Abstract

Idioventricular rate, QRS width, site of block and responses to ventricular overdrive pacing were studied in 29 patients with chronic complete heart block in an attempt to distinguish patients liable to syncopal attacks. Ten patients were asymptomatic, 5 gave a history of presyncope and 14 of syncope. Although the mean idioventricular rate of the 10 patients in the narrow QRS group (40.0 per min) was significantly faster than that of the 19 patients in the wide QRS group (35.5 per min; P less than 0.02), the rate did not distinguish symptomatic patients in either the narrow or the wide QRS groups. His bundle studies of the site of block were also unhelpful. Overdrive right ventricular pacing at increasing rates was used to assess ventricular escape times which were not significantly different in symptomatic and asymptomatic wide QRS patients.

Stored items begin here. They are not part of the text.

File: src/rtl/axi_interconnect_width_convert_addrsplit_if.sv
// AXI4 address-channel bundle (AR or AW) shared by the slave and master sides
// of the width-converting address splitter.
interface axi_interconnect_width_convert_addrsplit_if #(
  parameter int unsigned WIDTH_ID    = 4,
  parameter int unsigned WIDTH_ADDR  = 32,
  parameter int unsigned WIDTH_AUSER = 1
);
  localparam int unsigned IW = (WIDTH_ID == 0) ? 1 : WIDTH_ID;
  localparam int unsigned UW = (WIDTH_AUSER == 0) ? 1 : WIDTH_AUSER;

  logic [IW-1:0]         id;
  logic [WIDTH_ADDR-1:0] addr;
  logic [7:0]            len;
  logic [2:0]            size;
  logic [1:0]            burst;
  logic [3:0]            region;
  logic                  lock;
  logic [3:0]            cache;
  logic [2:0]            prot;
  logic [3:0]            qos;
  logic [UW-1:0]         user;
  logic                  valid;
  logic                  ready;

  modport master (
    output id, addr, len, size, burst, region, lock, cache, prot, qos, user, valid,
    input  ready
  );

  modport slave (
    input  id, addr, len, size, burst, region, lock, cache, prot, qos, user, valid,
    output ready
  );
endinterface

File: src/rtl/axi_interconnect_width_convert_addrsplit.sv
// Splits wide-slave AXI4 address requests into narrow-master bursts (4KB / MAX_MLEN
// splitting, WRAP/FIXED to INCR conversion) and queues a per-burst split descriptor.
module axi_interconnect_width_convert_addrsplit #(
  parameter int unsigned WIDTH_ID    = 4,
  parameter int unsigned WIDTH_ADDR  = 32,
  parameter int unsigned WIDTH_SDATA = 128,
  parameter int unsigned WIDTH_MDATA = 32,
  parameter int unsigned WIDTH_AUSER = 1,
  parameter int unsigned MAX_MLEN    = 256,
  parameter int unsigned INFO_DEPTH  = 4
) (
  input  logic clk_sys,
  input  logic rst_n,
  axi_interconnect_width_convert_addrsplit_if.slave  s_a,
  axi_interconnect_width_convert_addrsplit_if.master m_a,
  output logic [7:0] info_len,
  output logic [7:0] info_offset,
  output logic [2:0] info_ratio,
  output logic [2:0] info_reqsize,
  output logic       info_last,
  output logic       info_valid,
  input  logic       info_ready
);
  localparam int unsigned IW    = (WIDTH_ID == 0) ? 1 : WIDTH_ID;
  localparam int unsigned UW    = (WIDTH_AUSER == 0) ? 1 : WIDTH_AUSER;
  localparam int unsigned AW    = WIDTH_ADDR;
  localparam int unsigned MSIZE = $clog2(WIDTH_MDATA / 8);
  localparam int unsigned PW    = $clog2(INFO_DEPTH);
  localparam int unsigned DW    = 23;
  localparam logic [15:0] MAXL  = 16'(MAX_MLEN);
  localparam logic [AW-1:0] MLOW = AW'((2 ** MSIZE) - 1);
  localparam logic [1:0] B_FIXED = 2'd0;
  localparam logic [1:0] B_INCR  = 2'd1;
  localparam logic [1:0] B_WRAP  = 2'd2;

  if (WIDTH_SDATA < WIDTH_MDATA) begin : g_bad_width
    $error("slave data width must not be narrower than master data width");
  end
  if (WIDTH_ADDR < 12) begin : g_bad_addr
    $error("address width must be at least 12");
  end

  typedef enum logic [1:0] {IDLE, CALC, ISSUE} state_t;
  state_t state;

  // master-side registered fields
  logic [IW-1:0] m_id_r;
  logic [AW-1:0] m_addr_r;
  logic [7:0]    m_len_r;
  logic [2:0]    m_size_r;
  logic [1:0]    m_burst_r;
  logic [3:0]    m_region_r;
  logic          m_lock_r;
  logic [3:0]    m_cache_r;
  logic [2:0]    m_prot_r;
  logic [3:0]    m_qos_r;
  logic [UW-1:0] m_user_r;
  logic          s_ready_r;
  logic          last_r;

  // latched request and split-engine state
  logic [7:0]    len_r;
  logic [2:0]    size_r;
  logic [1:0]    burst_r;
  logic [2:0]    ratio_r;
  logic [2:0]    msz_r;
  logic          conv_r;
  logic          pass_r;
  logic [15:0]   rem_r;
  logic [AW-1:0] cur_addr;
  logic          seg_en;
  logic          seg_fix;
  logic [15:0]   seg_rem;
  logic [AW-1:0] jump_addr;

  // request decode from the slave inputs
  logic          s_conv;
  logic [2:0]    s_ratio;
  logic [2:0]    s_msz;
  logic [15:0]   s_rem;
  logic [AW-1:0] wrap_w;
  logic [AW-1:0] wrap_b;
  logic [AW-1:0] wrap_end;
  logic [AW-1:0] addr_mal;
  logic [15:0]   wrap_beats;

  always_comb begin : req_decode
    s_conv     = s_a.size > 3'(MSIZE);
    s_ratio    = s_conv ? (s_a.size - 3'(MSIZE)) : 3'd0;
    s_msz      = s_conv ? 3'(MSIZE) : s_a.size;
    s_rem      = (16'(s_a.len) + 16'd1) << s_ratio;
    wrap_w     = (AW'(s_a.len) + AW'(1)) << s_a.size;
    wrap_b     = s_a.addr & ~(wrap_w - AW'(1));
    wrap_end   = wrap_b + wrap_w;
    addr_mal   = s_a.addr & ~MLOW;
    wrap_beats = 16'((wrap_end - addr_mal) >> MSIZE);
  end

  // next piece: bounded by remaining beats, MAX_MLEN, the 4KB page and the wrap/fixed segment
  logic [AW-1:0] a_al;
  logic [12:0]   to4k;
  logic [15:0]   beats_c;
  logic [AW-1:0] next_addr_c;
  logic          piece_last_c;

  always_comb begin : piece_calc
    a_al    = cur_addr & ~((AW'(1) << msz_r) - AW'(1));
    to4k    = (13'h1000 - {1'b0, a_al[11:0]}) >> msz_r;
    beats_c = rem_r;
    if (MAXL < beats_c) beats_c = MAXL;
    if (16'(to4k) < beats_c) beats_c = 16'(to4k);
    if (seg_en && (seg_rem < beats_c)) beats_c = seg_rem;
    next_addr_c  = a_al + (AW'(beats_c) << msz_r);
    piece_last_c = (rem_r == beats_c);
  end

  // descriptor FIFO
  logic [DW-1:0] mem [INFO_DEPTH];
  logic [PW-1:0] wr_ptr;
  logic [PW-1:0] rd_ptr;
  logic [PW:0]   count;
  logic          fifo_full_c;
  logic          push_c;
  logic          pop_c;
  logic          m_valid_c;

  assign fifo_full_c = (count == (PW+1)'(INFO_DEPTH));
  assign m_valid_c   = (state == ISSUE) && (!fifo_full_c || info_ready);
  assign push_c      = m_valid_c && m_a.ready;
  assign pop_c       = info_ready && (count != '0);

  always_ff @(posedge clk_sys or negedge rst_n) begin : fifo
    if (!rst_n) begin
      wr_ptr <= '0;
      rd_ptr <= '0;
      count  <= '0;
      for (int unsigned i = 0; i < INFO_DEPTH; i++) mem[i] <= '0;
    end else begin
      if (push_c) begin
        mem[wr_ptr] <= {m_len_r, m_addr_r[7:0], ratio_r, size_r, last_r};
        wr_ptr      <= wr_ptr + PW'(1);
      end
      if (pop_c) rd_ptr <= rd_ptr + PW'(1);
      case ({push_c, pop_c})
        2'b10:   count <= count + (PW+1)'(1);
        2'b01:   count <= count - (PW+1)'(1);
        default: count <= count;
      endcase
    end
  end

  assign {info_len, info_offset, info_ratio, info_reqsize, info_last} = mem[rd_ptr];
  assign info_valid = (count != '0);

  always_ff @(posedge clk_sys or negedge rst_n) begin : fsm
    if (!rst_n) begin
      state      <= IDLE;
      s_ready_r  <= 1'b0;
      last_r     <= 1'b0;
      m_id_r     <= '0;
      m_addr_r   <= '0;
      m_len_r    <= '0;
      m_size_r   <= '0;
      m_burst_r  <= '0;
      m_region_r <= '0;
      m_lock_r   <= 1'b0;
      m_cache_r  <= '0;
      m_prot_r   <= '0;
      m_qos_r    <= '0;
      m_user_r   <= '0;
      len_r      <= '0;
      size_r     <= '0;
      burst_r    <= '0;
      ratio_r    <= '0;
      msz_r      <= '0;
      conv_r     <= 1'b0;
      pass_r     <= 1'b0;
      rem_r      <= '0;
      cur_addr   <= '0;
      seg_en     <= 1'b0;
      seg_fix    <= 1'b0;
      seg_rem    <= '0;
      jump_addr  <= '0;
    end else begin
      case (state)
        IDLE: begin
          if (s_ready_r && s_a.valid) begin
            s_ready_r  <= 1'b0;
            m_id_r     <= s_a.id;
            m_region_r <= s_a.region;
            m_lock_r   <= s_a.lock;
            m_cache_r  <= s_a.cache;
            m_prot_r   <= s_a.prot;
            m_qos_r    <= s_a.qos;
            m_user_r   <= s_a.user;
            m_size_r   <= s_msz;
            len_r      <= s_a.len;
            size_r     <= s_a.size;
            burst_r    <= s_a.burst;
            ratio_r    <= s_ratio;
            msz_r      <= s_msz;
            conv_r     <= s_conv;
            pass_r     <= !s_conv && (s_a.burst != B_INCR);
            rem_r      <= s_rem;
            cur_addr   <= s_a.addr;
            // FIXED repeats one slave beat; WRAP jumps to the window base once
            seg_en     <= s_conv && ((s_a.burst == B_FIXED) || (s_a.burst == B_WRAP));
            seg_fix    <= s_conv && (s_a.burst == B_FIXED);
            seg_rem    <= (s_a.burst == B_WRAP) ? wrap_beats : (16'd1 << s_ratio);
            jump_addr  <= (s_a.burst == B_WRAP) ? wrap_b : s_a.addr;
            state      <= CALC;
          end else begin
            s_ready_r <= 1'b1;
          end
        end
        CALC: begin
          m_addr_r <= cur_addr;
          if (pass_r) begin
            m_len_r   <= len_r;
            m_burst_r <= burst_r;
            last_r    <= 1'b1;
          end else begin
            m_len_r   <= 8'(beats_c - 16'd1);
            m_burst_r <= conv_r ? B_INCR : burst_r;
            last_r    <= piece_last_c;
            rem_r     <= rem_r - beats_c;
            if (seg_en && (seg_rem == beats_c)) begin
              cur_addr <= jump_addr;
              seg_en   <= seg_fix;
              seg_rem  <= 16'd1 << ratio_r;
            end else begin
              cur_addr <= next_addr_c;
              seg_rem  <= seg_rem - beats_c;
            end
          end
          state <= ISSUE;
        end
        ISSUE: begin
          if (push_c) begin
            if (last_r) begin
              state     <= IDLE;
              s_ready_r <= 1'b1;
            end else begin
              state <= CALC;
            end
          end
        end
        default: state <= IDLE;
      endcase
    end
  end

  assign s_a.ready  = s_ready_r;
  assign m_a.valid  = m_valid_c;
  assign m_a.id     = m_id_r;
  assign m_a.addr   = m_addr_r;
  assign m_a.len    = m_len_r;
  assign m_a.size   = m_size_r;
  assign m_a.burst  = m_burst_r;
  assign m_a.region = m_region_r;
  assign m_a.lock   = m_lock_r;
  assign m_a.cache  = m_cache_r;
  assign m_a.prot   = m_prot_r;
  assign m_a.qos    = m_qos_r;
  assign m_a.user   = m_user_r;
endmodule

There was, however, a significant difference in the product of maximum ventricular escape time X overdrive cycle length between symptomatic and asymptomatic narrow QRS patients after 30 s overdrive (3.850+/-1.670 vs 1.070+/-0.475; P less than 0.01); 60 s overdrive (5.020+/-2.170 vs 1.240+/-0.515; P less than 0.01) and 120 s overdrive (6.040+/-2.900 vs 1.460+/-0.275; P less than 0.01) which may have clinical predictive values.